→ ACTION ITEM:
What you return should be the lines from the first line of the records below through the line holding "4 | 1.801 |", unchanged.

[Stored data]
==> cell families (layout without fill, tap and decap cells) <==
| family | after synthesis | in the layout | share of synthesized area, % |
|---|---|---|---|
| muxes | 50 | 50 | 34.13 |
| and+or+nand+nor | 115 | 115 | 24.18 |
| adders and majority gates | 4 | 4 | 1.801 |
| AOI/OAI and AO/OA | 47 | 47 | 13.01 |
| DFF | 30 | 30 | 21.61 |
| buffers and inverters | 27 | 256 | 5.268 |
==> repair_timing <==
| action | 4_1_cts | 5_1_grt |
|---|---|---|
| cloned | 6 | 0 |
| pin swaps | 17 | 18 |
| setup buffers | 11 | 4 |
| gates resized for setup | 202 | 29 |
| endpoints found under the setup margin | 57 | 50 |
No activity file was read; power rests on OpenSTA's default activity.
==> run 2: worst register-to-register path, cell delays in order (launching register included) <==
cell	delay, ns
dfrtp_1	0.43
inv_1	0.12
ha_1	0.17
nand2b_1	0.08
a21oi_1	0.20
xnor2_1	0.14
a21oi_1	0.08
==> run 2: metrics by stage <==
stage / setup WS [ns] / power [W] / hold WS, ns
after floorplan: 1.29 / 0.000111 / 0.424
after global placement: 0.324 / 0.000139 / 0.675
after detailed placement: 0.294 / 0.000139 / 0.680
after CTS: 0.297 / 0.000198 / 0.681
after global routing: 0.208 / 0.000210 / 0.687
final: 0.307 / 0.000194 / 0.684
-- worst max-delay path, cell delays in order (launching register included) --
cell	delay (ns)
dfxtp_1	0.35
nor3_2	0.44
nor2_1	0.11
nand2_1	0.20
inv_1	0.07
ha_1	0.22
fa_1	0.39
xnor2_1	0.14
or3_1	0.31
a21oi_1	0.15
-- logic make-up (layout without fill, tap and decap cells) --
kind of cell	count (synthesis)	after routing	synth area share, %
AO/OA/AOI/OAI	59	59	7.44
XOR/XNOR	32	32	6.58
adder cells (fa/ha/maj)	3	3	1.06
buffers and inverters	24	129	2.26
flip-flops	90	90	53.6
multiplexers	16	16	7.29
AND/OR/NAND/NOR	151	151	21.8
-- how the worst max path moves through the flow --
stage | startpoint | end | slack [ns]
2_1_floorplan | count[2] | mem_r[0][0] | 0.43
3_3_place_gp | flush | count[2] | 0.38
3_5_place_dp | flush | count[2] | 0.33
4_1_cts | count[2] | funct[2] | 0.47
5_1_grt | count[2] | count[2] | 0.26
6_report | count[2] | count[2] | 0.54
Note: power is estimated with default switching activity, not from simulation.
File: src/rtl/enigma_pkg.sv
// Shared Enigma constants: alphabet geometry, standard rotor wirings and notches.
package enigma_pkg;

    localparam int ALPHA_STD      = 26;
    localparam int LW_STD         = 5;
    localparam int LETTER_INVALID = 0;

    localparam string ROTOR_I   = "EKMFLGDQVZNTOWYHXUSPAIBRCJ";
    localparam string ROTOR_II  = "AJDKSIRUXBLHWTMCQGZNPYFVOE";
    localparam string ROTOR_III = "BDFHJLCPRTXVZNYEIWGAKMUSQO";
    localparam string ROTOR_IV  = "ESOVPZJAYQUIRHXLNFTGKDCMWB";
    localparam string ROTOR_V   = "VZBRGITYUPSDNHLXAWMJQOFECK";

    // 0-based notch positions (Q, E, V, J, Z)
    localparam int NOTCH_I   = 16;
    localparam int NOTCH_II  = 4;
    localparam int NOTCH_III = 21;
    localparam int NOTCH_IV  = 9;
    localparam int NOTCH_V   = 25;

    function automatic logic letter_ok(input int l, input int alpha);
        return (l >= 1) && (l <= alpha);
    endfunction

endpackage

File: src/rtl/rotor_mod_add.sv
// Combinational (a +/- b) mod ALPHA on 0-based operands, one correction step.
module rotor_mod_add #(
    parameter int ALPHA = 26,
    parameter int LW    = 5
) (
    input  logic [LW-1:0] a,
    input  logic [LW-1:0] b,
    input  logic          sub,
    output logic [LW-1:0] y
);

    localparam logic [LW:0] AL = (LW+1)'(ALPHA);

    logic [LW:0] ax;
    logic [LW:0] bx;
    logic [LW:0] raw;
    logic [LW:0] fix;

    always_comb begin
        ax  = {1'b0, a};
        bx  = {1'b0, b};
        raw = '0;
        fix = '0;
        y   = '0;
        if (sub) begin
            raw = ax - bx;
            fix = raw + AL;
            y   = (ax < bx) ? fix[LW-1:0] : raw[LW-1:0];
        end else begin
            raw = ax + bx;
            fix = raw - AL;
            y   = (raw >= AL) ? fix[LW-1:0] : raw[LW-1:0];
        end
    end

endmodule

File: src/rtl/enigma_rotor_stage.sv
// One clocked Enigma rotor: loadable wiring with auto-built inverse,
// position/ring/notch stepping and a 1-cycle registered encode path.
module enigma_rotor_stage
    import enigma_pkg::*;
#(
    parameter int ALPHA = ALPHA_STD,
    parameter int LW    = LW_STD,
    parameter int NOTCH = NOTCH_III
) (
    input  logic          clk,
    input  logic          rst_n,
    input  logic          cfg_we,
    input  logic [LW-1:0] cfg_addr,
    input  logic [LW-1:0] cfg_data,
    input  logic          set_we,
    input  logic [LW-1:0] set_pos,
    input  logic [LW-1:0] set_ring,
    input  logic          step_in,
    output logic          carry_out,
    input  logic          in_valid,
    output logic          in_ready,
    input  logic [LW-1:0] in_letter,
    input  logic          in_dir,
    output logic          out_valid,
    input  logic          out_ready,
    output logic [LW-1:0] out_letter,
    output logic [LW-1:0] pos,
    output logic          err
);

    localparam int          DEPTH   = 2**LW;
    localparam logic [LW-1:0] AL    = LW'(ALPHA);
    localparam logic [LW-1:0] NOTCH_L = LW'(NOTCH);
    localparam logic [LW-1:0] ONE   = LW'(1);

    logic [LW-1:0] fwd [DEPTH];
    logic [LW-1:0] inv [DEPTH];
    logic [LW-1:0] ring;

    logic          in_ok;
    logic          cfg_ok;
    logic          accept;
    logic [LW-1:0] shift;
    logic [LW-1:0] in0;
    logic [LW-1:0] e0;
    logic [LW-1:0] e;
    logic [LW-1:0] t;
    logic [LW-1:0] t0;
    logic [LW-1:0] x0;
    logic [LW-1:0] result;
    logic [LW-1:0] pos_inc;
    logic [LW-1:0] pos_set;
    logic [LW-1:0] ring_set;

    assign in_ok  = letter_ok(int'(in_letter), ALPHA);
    assign cfg_ok = letter_ok(int'(cfg_addr), ALPHA)
                 && letter_ok(int'(cfg_data), ALPHA);

    assign in_ready = !cfg_we && !set_we && (!out_valid || out_ready);
    assign accept   = in_valid && in_ready;

    // Invalid letters are forced to 0 so the adders stay in range.
    assign in0 = in_ok ? in_letter - ONE : '0;

    rotor_mod_add #(.ALPHA(ALPHA), .LW(LW)) u_shift (
        .a   (pos),
        .b   (ring),
        .sub (1'b1),
        .y   (shift)
    );

    rotor_mod_add #(.ALPHA(ALPHA), .LW(LW)) u_entry (
        .a   (in0),
        .b   (shift),
        .sub (1'b0),
        .y   (e0)
    );

    assign e = e0 + ONE;
    assign t = in_dir ? inv[e] : fwd[e];

    // Table entries are always 1..ALPHA; guard keeps the exit adder bounded.
    assign t0 = (t != '0 && t <= AL) ? t - ONE : '0;

    rotor_mod_add #(.ALPHA(ALPHA), .LW(LW)) u_exit (
        .a   (t0),
        .b   (shift),
        .sub (1'b1),
        .y   (x0)
    );

    assign result = in_ok ? x0 + ONE : LW'(LETTER_INVALID);

    rotor_mod_add #(.ALPHA(ALPHA), .LW(LW)) u_step (
        .a   (pos),
        .b   (ONE),
        .sub (1'b0),
        .y   (pos_inc)
    );

    assign pos_set  = (set_pos  >= AL) ? set_pos  - AL : set_pos;
    assign ring_set = (set_ring >= AL) ? set_ring - AL : set_ring;

    always_ff @(posedge clk or negedge rst_n) begin
        if (!rst_n) begin
            for (int i = 0; i < DEPTH; i++) begin
                fwd[i] <= LW'(i);
                inv[i] <= LW'(i);
            end
        end else if (cfg_we && cfg_ok) begin
            fwd[cfg_addr] <= cfg_data;
            inv[cfg_data] <= cfg_addr;
        end
    end

    always_ff @(posedge clk or negedge rst_n) begin
        if (!rst_n) begin
            pos       <= '0;
            ring      <= '0;
            carry_out <= 1'b0;
        end else if (set_we) begin
            pos       <= pos_set;
            ring      <= ring_set;
            carry_out <= 1'b0;
        end else if (step_in) begin
            pos       <= pos_inc;
            carry_out <= (pos == NOTCH_L);
        end else begin
            carry_out <= 1'b0;
        end
    end

    always_ff @(posedge clk or negedge rst_n) begin
        if (!rst_n) begin
            out_valid  <= 1'b0;
            out_letter <= '0;
        end else if (accept) begin
            out_valid  <= 1'b1;
            out_letter <= result;
        end else if (out_ready) begin
            out_valid  <= 1'b0;
        end
    end

    always_ff @(posedge clk or negedge rst_n) begin
        if (!rst_n) begin
            err <= 1'b0;
        end else if ((cfg_we && !cfg_ok) || (accept && !in_ok)) begin
            err <= 1'b1;
        end
    end

endmodule

File: config.mk
export PLATFORM = sky130hd
export DESIGN_NAME = enigma_rotor_stage
export DESIGN_NICKNAME = d
export VERILOG_FILES = /design/src/rtl/enigma_pkg.sv /design/src/rtl/rotor_mod_add.sv /design/src/rtl/enigma_rotor_stage.sv
export SDC_FILE = /design/constraint.sdc
export NUM_CORES = 1
export LEC_CHECK = 0
export ABC_CLOCK_PERIOD_IN_PS = 20600
export CORE_ASPECT_RATIO = 0.75
export CORE_MARGIN = 8
export CORE_UTILIZATION = 40
export DETAILED_ROUTE_END_ITERATION = 10
export PLACE_DENSITY_LB_ADDON = 0.1
export SLEW_MARGIN = 25
export SYNTH_ARGS = -nofsm -noshare
export SYNTH_HDL_FRONTEND = slang
export SYNTH_SLANG_ARGS = --single-unit
export TNS_END_PERCENT = 50
File: constraint.sdc
create_clock -name clk -period 20.6 [get_ports clk]
set_input_delay 4.12 -clock clk [delete_from_list [all_inputs] [get_ports clk]]
set_output_delay 4.12 -clock clk [all_outputs]
set_load 0.02 [all_outputs]
# After elaboration in Yosys (flattened, before gate mapping)
# Index checks and enable logic that the tools add are counted.
[totals]
inputBits = 33
latchBits = 0
rom_bits = 0
ff_bits = 338
memories = 0
ram_bits = 0
[classes]
div = 0
mux = 28
n_reduce_logical = 23
shifts = 0
n_eq_ne = 1
n_lt_le_gt_ge = 18
bitwise_logic = 3
n_addsub = 14
mul = 0
[op_table]
columns = ["op", "count"]
rows = [
  ["bitwise mux 160 bit", 2],
  ["2-to-1 mux 5 bit", 18],
  ["binary-select mux 5 bit (select 5 bit)", 2],
  ["demux 5 bit (select 5 bit)", 2],
  ["<= comparator 5 bit, second input constant", 4],
  ["subtractor 5 bit, second input constant", 4],
  ["greater-or-equal comparator 6 bit, second input constant", 3],
  ["NOT 5 -> 6 bit", 3],
  ["greater-or-equal comparator 5 x 1 -> 1 bit, second input constant", 3],
  ["logical AND 1 bit", 13],
  ["greater-or-equal comparator 6 x 5 -> 1 bit, second input constant", 2],
  ["less-than comparator 6 x 1 -> 1 bit, second input constant", 2],
  ["adder 5 x 1 -> 5 bit, second input constant", 2],
  ["adder 5 bit, second input constant", 2],
  ["greater-or-equal comparator 5 bit, second input constant", 2],
  ["less-than comparator 5 bit", 2],
  ["subtractor 5 x 1 -> 5 bit, second input constant", 2],
  ["subtractor 5 bit", 2],
  ["adder 5 x 1 -> 6 bit, second input constant", 1],
  ["adder 5 x 5 -> 6 bit", 1],
  ["equality test 5 bit, second input constant", 1],
  ["logical NOT 1 bit", 5],
  ["nonzero test 5 bit", 1],
  ["2-to-1 mux 1 bit", 4],
  ["other kinds (2)", 4],
]

# Depth between registers and ports, before layout
# Gate-level depths: netlist (run 1).
[logic_depth]
word_depth = 20
depth_mapped = 42
ltp_nobuf = 38

# Modules after synthesis
# From an unflattened synthesis (run 1), not the netlist that was laid out.
[hier_totals]
cells_unflattened = 1414
hier_area_um2 = 18415.2
[by_module_without_submodules]
columns = ["mod", "area_per_inst_um2", "instances", "cells_per_inst", "seq_area_each_um2"]
rows = [
  ["enigma_rotor_stage", 15697.6, 1, 1054, 8658.3],
  ["rotor_mod_add", 679.4, 4, 90, 0.0],
]

# Worst setup path after synthesis (run 1)
# No wires, ideal clock.
[synth_path]
path_type = "input to register"
start = "input port in_letter[2]"
end = "register out_letter[4]"
cell_stages = 35
path_buffers = 4
setup_slack_ns = 8.767
setup_time_ns = 0.121
arrival_ns = 11.712
path_cell_list = "or3_1 -> nor4_1 -> a31o_2 -> nor2_1 -> ha_1 -> fa_1 -> xor2_1 -> nor2_1 -> or3_1 -> o21ai_0 -> xnor2_1 -> ha_1 -> clkbuf_1 -> buf_1 -> clkbuf_1 -> clkbuf_1 -> mux4_2 -> mux2i_1 -> nand2_1 -> a32o_1 -> nor2_1 -> ha_1 -> nand2_1 -> or3_1 -> and3_1 -> ha_1 -> a21o_1 -> a21o_1 -> a21o_1 -> a21o_1 -> xnor2_1 -> ha_1 -> nand2_1 -> xnor2_1 -> a22o_1"
[synth_via]
elab_chain_len = 20
elab_cells_between_ends = 29
cone_classes = "add/sub (8); order compare (5); mux (12); bitwise (1); reduce/logical (3)"
[synth_rtl]
columns = ["item", "line_no", "rtl"]
rows = [
  ["start: declaration", "enigma_rotor_stage.sv:22", "input logic [LW-1:0] in_letter,"],
  ["greater-or-equal comparator 5 x 1 -> 1 bit or <= comparator 5 bit (tied branches)", "enigma_pkg.sv:22", "return (l >= 1) && (l <= alpha);"],
  ["logical AND 1 bit", "enigma_pkg.sv:22", ""],
  ["2-to-1 mux 5 bit", "enigma_rotor_stage.sv:63", "assign in0 = in_ok ? in_letter - ONE : '0;"],
  ["adder 5 x 5 -> 6 bit", "rotor_mod_add.sv:30", "raw = ax + bx;"],
  ["subtractor 5 bit or greater-or-equal comparator 6 x 5 -> 1 bit (tied branches)", "rotor_mod_add.sv:31, rotor_mod_add.sv:32", ""],
  ["2-to-1 mux 5 bit", "rotor_mod_add.sv:32", "y = (raw >= AL) ? fix[LW-1:0] : raw[LW-1:0];"],
  ["adder 5 x 1 -> 5 bit", "enigma_rotor_stage.sv:79", "assign e = e0 + ONE;"],
  ["NOT 5 -> 6 bit (not written as such)", "enigma_rotor_stage.sv:80", "assign t = in_dir ? inv[e] : fwd[e];"],
  ["(+4 left out)", "-", ""],
  ["<= comparator 5 bit or nonzero test 5 bit (tied branches)", "enigma_rotor_stage.sv:83", "assign t0 = (t != '0 && t <= AL) ? t - ONE : '0;"],
  ["logical AND 1 bit", "enigma_rotor_stage.sv:83", ""],
  ["2-to-1 mux 5 bit", "enigma_rotor_stage.sv:83", ""],
  ["subtractor 5 bit", "rotor_mod_add.sv:26", "raw = ax - bx;"],
  ["adder 5 bit", "rotor_mod_add.sv:27", "fix = raw + AL;"],
  ["2-to-1 mux 5 bit", "rotor_mod_add.sv:28", "y = (ax < bx) ? fix[LW-1:0] : raw[LW-1:0];"],
  ["adder 5 x 1 -> 5 bit", "enigma_rotor_stage.sv:92", "assign result = in_ok ? x0 + ONE : LW'(LETTER_INVALID);"],
  ["2-to-1 mux 5 bit (*)", "enigma_rotor_stage.sv:92", ""],
  ["end signal: assignment", "enigma_rotor_stage.sv:139", "out_letter <= result;"],
  ["end: declaration", "enigma_rotor_stage.sv:26", "output logic [LW-1:0] out_letter,"],
]
# Every way passes the cells marked *; elsewhere a longest branch is shown, timed or not. The select of a mux whose other input is x is not followed.
# A chain may end at the register's enable or synchronous reset.

# Worst setup path after layout (run 1)
# Ends and elaborated chain as after synthesis.

==> results of run 1 <==
==> path summary, 6_finish.rpt <==
check                                   from             to  slack, ns  cells past startpoint
worst max register to register        pos[0]  out_letter[4]      11.05                     34
worst min register to register        inv[3]         inv[3]       0.36                      0
min in group asynchronous              rst_n        fwd[55]       3.44                      1
worst max-delay path            in_letter[2]  out_letter[4]       7.86                     33
worst min-delay path                  inv[3]         inv[3]       0.36                      0
max in group asynchronous              rst_n        inv[45]      15.61                      3
==> cells by family after synthesis <==
group                    synth area share, %
XOR/XNOR                                1.97
buffers and inverters                   3.80
flip-flops                              50.8
AO/OA/AOI/OAI                           4.71
AND/OR/NAND/NOR                         5.59
adder cells (fa/ha/maj)                 2.63
multiplexers                            30.5
==> sequential cells by signal (all words and copies together), names as in the netlist <==
name and flops:
pos 5, ring 5, carry_out 1, out_valid 1
inv 160, fwd 160, err 1, out_letter 5
==> cell usage after synthesis, types with 15 or more instances <==
cell type / n / area, sq um
o21ai_0: 20 / 100
dfstp_2: 160 / 4200
mux4_2: 80 / 1800
dfrtp_1: 178 / 4450
ha_1: 31 / 388
xnor2_1: 17 / 149
mux2i_1: 28 / 280
nor2_1: 27 / 101
nor3b_1: 15 / 113
mux2_2: 276 / 3110
nand2_1: 72 / 270
inv_1: 39 / 146
xor2_1: 15 / 131
clkbuf_1: 116 / 435
==> final cells by class <==
class,instances,area [sq um],share of cell area (%)
clock buffer,56,1100,5.74
clock inverter,11,103,0.536
inverter,39,146,0.765
multi-input combinational,744,7760,40.6
sequential,338,8660,45.3
tap,569,712,3.72
timing repair buffer,66,648,3.39
==> layer usage <==
| layer | wire length (um) | vias to the layer above | GRT usage [%] |
|---|---|---|---|
| met4 | 547 | 0 | 3.26 |
| met5 | 0 | - | 0 |
| met1 | 20000 | 5189 | 24.8 |
| li1 | - | 4482 | - |
| met3 | 1530 | 37 | 2.61 |
| met2 | 16600 | 150 | 23.1 |
==> critical path, delay by kind of cell <==
kind                       cells  cell delay, ns
muxes                          1            0.42
xor gates and xnor gates       4            0.71
buffers and inverters          2            1.23
adders and majority gates      6            1.97
and+or+nand+nor               11            2.68
AOI/OAI and AO/OA              9            1.97
==> through the flow <==
stage	instance area [sq um]	utilization (%)	hold slack, ns	cells	setup WS (ns)
final	19100	45.5	0.363	1823	7.86
after floorplan	17000	-	0.424	1249	8.77
after global routing	19100	45.5	0.369	1823	7.31
after detailed placement	17900	42.6	0.357	1755	7.32
after CTS	19100	45.4	0.365	1822	7.88
after global placement	17900	42.6	0.356	1755	7.53
==> placed cells by master, fill, tap and decap left out, types with 5 or more instances in the layout <==
cell type,count
a21o_1,11
a21oi_1,12
and3_1,6
buf_4,18
clkbuf_1,10
clkbuf_16,38
clkbuf_8,8
clkdlybuf4s50_1,45
clkinv_2,5
dfrtp_1,178
dfstp_2,160
ha_1,29
inv_1,39
mux2_2,276
mux2i_1,27
mux4_2,80
nand2_1,72
nand3_1,11
nand3b_1,9
nor2_1,27
nor2b_1,8
nor3_1,9
nor3b_1,15
o2111a_1,6
o2111ai_1,6
o211ai_1,7
o21ai_0,20
o221ai_1,5
or3_1,6
xnor2_1,17
xor2_1,15
==> impl_metrics.json, run 1 <==
{
  "crit_path_frequent_cell": "a21o_1",
  "cp_slowest_stage_delay_ns": 0.75,
  "synth_nets": 1316,
  "crit_fanout": 49,
  "drive_above_1_share_pct": 48.6,
  "cts-resized-gates": 0,
  "slew_violations": 0,
  "gp_congestion": 0.770,
  "fin_crit_ns": 12.74,
  "finalSetupViolations": 0,
  "dieHeight_um": 195,
  "coreArea_sq_mm": 0.0420,
  "seq_area_frac_synth_pct": 50.8,
  "wl_per_cell_um": 21.2,
  "cts_inserted_buffers": 37,
  "port_buffers": 46,
  "root_buffer": "clkbuf_16",
  "rsz0062_at_grt": "false",
  "final_nets": 1293,
  "die_w_um": 254,
  "synth_edf_count": 0,
  "drc": 0,
  "synthesis.area_sq_mm": 0.0170,
  "cp-end-kind": "register",
  "synth_warnings": 0,
  "grt_antenna_before_repair": 0,
  "ys.flop_type": "dfrtp_1",
  "drtAntennaViolNets": 0,
  "status": "finished, final reports clean",
  "min_path_type": "reg2reg",
  "drt-initial-drc-count": 593,
  "skew_ns": 0.0251,
  "critPathSlowestCell": "buf_4",
  "start_util_pct": 40.5,
  "cts_setup_buffers": 0,
  "critPathArrivalTime_ns": 13.14,
  "tightest_slew_ns": 1.10,
  "grt_usage_pct": 15.9,
  "first_pass_iters": 6,
  "relSlewSlack_pct": 26.7,
  "grt_pass1_wl_um": 62400,
  "h-tree-depth": 2,
  "cts_num_sinks": 338,
  "clk_pin_slew_worst_paths_ns": 0.06,
  "grt_pass1_vias": 10453,
  "async_flop_share_pct": 100,
  "hold_viol_final": 0,
  "ios": 47,
  "start_kind": "input port",
  "via_per_inst": 5.41,
  "gr-total-overflow": 0,
  "ys_ff_latch": 338,
  "cts_tree": "done",
  "n_fill_cell": 3801,
  "finalSetupTns_ns": 0,
  "avgSynthCellArea_sq_um": 13.6,
  "crit_type": "in2reg",
  "insertion_delay_ns": 0.54,
  "ctsLongestPathBuffers": 3,
  "hpwl_um": 24500,
  "clock.fmax_ghz": 0.0785,
  "wl_um": 38700,
  "finalCritPeriodShare_pct": 61.8,
  "vias": 9858,
  "postSynthCellCount": 1249,
  "n_antenna_cell": 0,
  "dieArea_sq_mm": 0.0495,
  "rows": 65,
  "areaGrowthSynthToFinish_pct": 12.3,
  "grt_max_degree": 155,
  "required_ns": 21.01,
  "ys_types": 67,
  "hold_buffers": 0,
  "maxCapViolations": 0
}
Power of run 1 is not shown: default switching activity piles up to over one toggle a cycle in this logic, so the estimate is an artifact.
==> inputs of run 2 (changes only) <==
--- a/config.mk
+++ b/config.mk
@@ -5,7 +5,7 @@
 export SDC_FILE = /design/constraint.sdc
 export NUM_CORES = 1
 export LEC_CHECK = 0
-export ABC_CLOCK_PERIOD_IN_PS = 20600
+export ABC_CLOCK_PERIOD_IN_PS = 12400
 export CORE_ASPECT_RATIO = 0.75
 export CORE_MARGIN = 8
 export CORE_UTILIZATION = 40
==> constraint.sdc (replaced) <==
create_clock -name clk -period 12.4 [get_ports clk]
set_input_delay 2.48 -clock clk [delete_from_list [all_inputs] [get_ports clk]]
set_output_delay 2.48 -clock clk [all_outputs]
set_load 0.02 [all_outputs]
==> run 2 against run 1 <==
Sequential cell count is the same; highest routed layer unchanged; hold slack about the same; setup slack got worse by 6.1 ns; sequential share of layout area fell by 0.24 points; global-route usage up 0.29 points; cell count rose by 0.27%; routed wire length rose by 1.8%; die area unchanged; non-clock buffer count rose by 3; via count decreased by 0.22%.
==> impl_metrics.json, run 2 (synthesis results as in run 1) <==
{
  "status": "finished, final reports clean",
  "ios": 47,
  "wl_met1_um": 20300,
  "met2_length_um": 16800,
  "crit_fanout": 18,
  "critPathArrivalTime_ns": 11.00,
  "rsz0062_at_grt": "false",
  "clock.fmax_ghz": 0.0945,
  "grt_pass1_vias": 10554,
  "cts_inserted_buffers": 38,
  "coreArea_sq_mm": 0.0420,
  "finalSetupViolations": 0,
  "rows": 65,
  "critPathSlowestCell": "a211oi_4",
  "final_nets": 1297,
  "wl_um": 39400,
  "start_kind": "input port",
  "crit_type": "in2reg",
  "met3WireLength_um": 1420,
  "mostFrequentLayoutCells": "mux2_2 (276), dfrtp_1 (178), dfstp_2 (160)",
  "insertion_delay_ns": 0.53,
  "fin_crit_ns": 10.59,
  "top_regs": "fwd x160, inv x160",
  "areaGrowthSynthToFinish_pct": 12.9,
  "h-tree-depth": 2,
  "cts_setup_buffers": 0,
  "skew_ns": 0.0132,
  "dieHeight_um": 195,
  "start_util_pct": 40.5,
  "timing.hold.ws_ns": 0.363,
  "drive_above_1_share_pct": 48.9,
  "grt_usage_pct": 16.2,
  "crit_start": "in_letter[2]",
  "reg2reg_from": "pos[1]",
  "seq_area_sq_mm": 0.00866,
  "gr-total-overflow": 0,
  "n_antenna_cell": 0,
  "required_ns": 12.81,
  "grt_antenna_before_repair": 0,
  "hpwl_um": 25600,
  "final_common_cell": "mux2_2",
  "gp_congestion": 0.797,
  "via_per_inst": 5.38,
  "cp_slowest_stage_delay_ns": 0.74,
  "first_pass_iters": 4,
  "cts-resized-gates": 0,
  "relSlewSlack_pct": 33.7,
  "maxCapViolations": 0,
  "drtAntennaViolNets": 0,
  "cts_tree": "done",
  "grt_pass1_wl_um": 63600,
  "root_buffer": "clkbuf_16",
  "die_w_um": 254,
  "dieArea_sq_mm": 0.0495,
  "finalSetupTns_ns": 0,
  "clk_pin_slew_worst_paths_ns": 0.06,
  "multi_input_area_sq_mm": 0.00776,
  "port_buffers": 46,
  "hold_buffers": 0,
  "drt-initial-drc-count": 529,
  "cp-end-kind": "register",
  "slew_violations": 0,
  "finalCritPeriodShare_pct": 85.4,
  "ctsLongestPathBuffers": 3,
  "wl_per_cell_um": 21.6,
  "tightest_slew_ns": 0.987,
  "top_layer_used": "met4",
  "min_path_type": "reg2reg",
  "hold_viol_final": 0,
  "cts_num_sinks": 338,
  "grt_max_degree": 79,
  "hp-start": "inv[20]",
  "n_fill_cell": 3727,
  "drc": 0,
  "vias": 9836
}
## run 2: critical path: cells and delay by family
kind,cells,cell delay [ns]
buffers and inverters,3,0.95
multiplexers,1,0.34
AND/OR/NAND/NOR,8,2.01
XOR/XNOR,4,1.18
AO/OA/AOI/OAI,10,2.33
adder cells (fa/ha/maj),6,1.70
## run 2: metal layers
| layer | GRT usage, % | vias up |
|---|---|---|
| met2 | 23.3 | 142 |
| met1 | 25.0 | 5124 |
| met4 | 4.36 | 0 |
| met3 | 2.72 | 65 |
| li1 | - | 4505 |
| met5 | 0 | - |
## run 2: final cells by class
| class | count | area share (%) |
|---|---|---|
| Inverter | 39 | 0.761 |
| Sequential cell | 338 | 45.0 |
| Timing Repair Buffer | 69 | 3.40 |
| Clock inverter | 7 | 0.494 |
| Tap cell | 569 | 3.70 |
| Multi-Input combinational cell | 744 | 40.4 |
| Clock buffer | 62 | 6.25 |
## run 2: path summary, 6_finish.rpt
check	endpoint	slack (ns)	cells past startpoint
worst max-delay path	out_letter[4]	1.81	32
worst min-delay path	inv[20]	0.36	0
worst max register to register	out_letter[4]	3.47	32
worst min register to register	inv[20]	0.36	0
max in group asynchronous	inv[63]	8.37	3
min in group asynchronous	fwd[135]	1.94	1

→ YOUR SOLUTION:
==> cell families (layout without fill, tap and decap cells) <==
| family | after synthesis | in the layout | share of synthesized area, % |
|---|---|---|---|
| muxes | 50 | 50 | 34.13 |
| and+or+nand+nor | 115 | 115 | 24.18 |
| adders and majority gates | 4 | 4 | 1.801 |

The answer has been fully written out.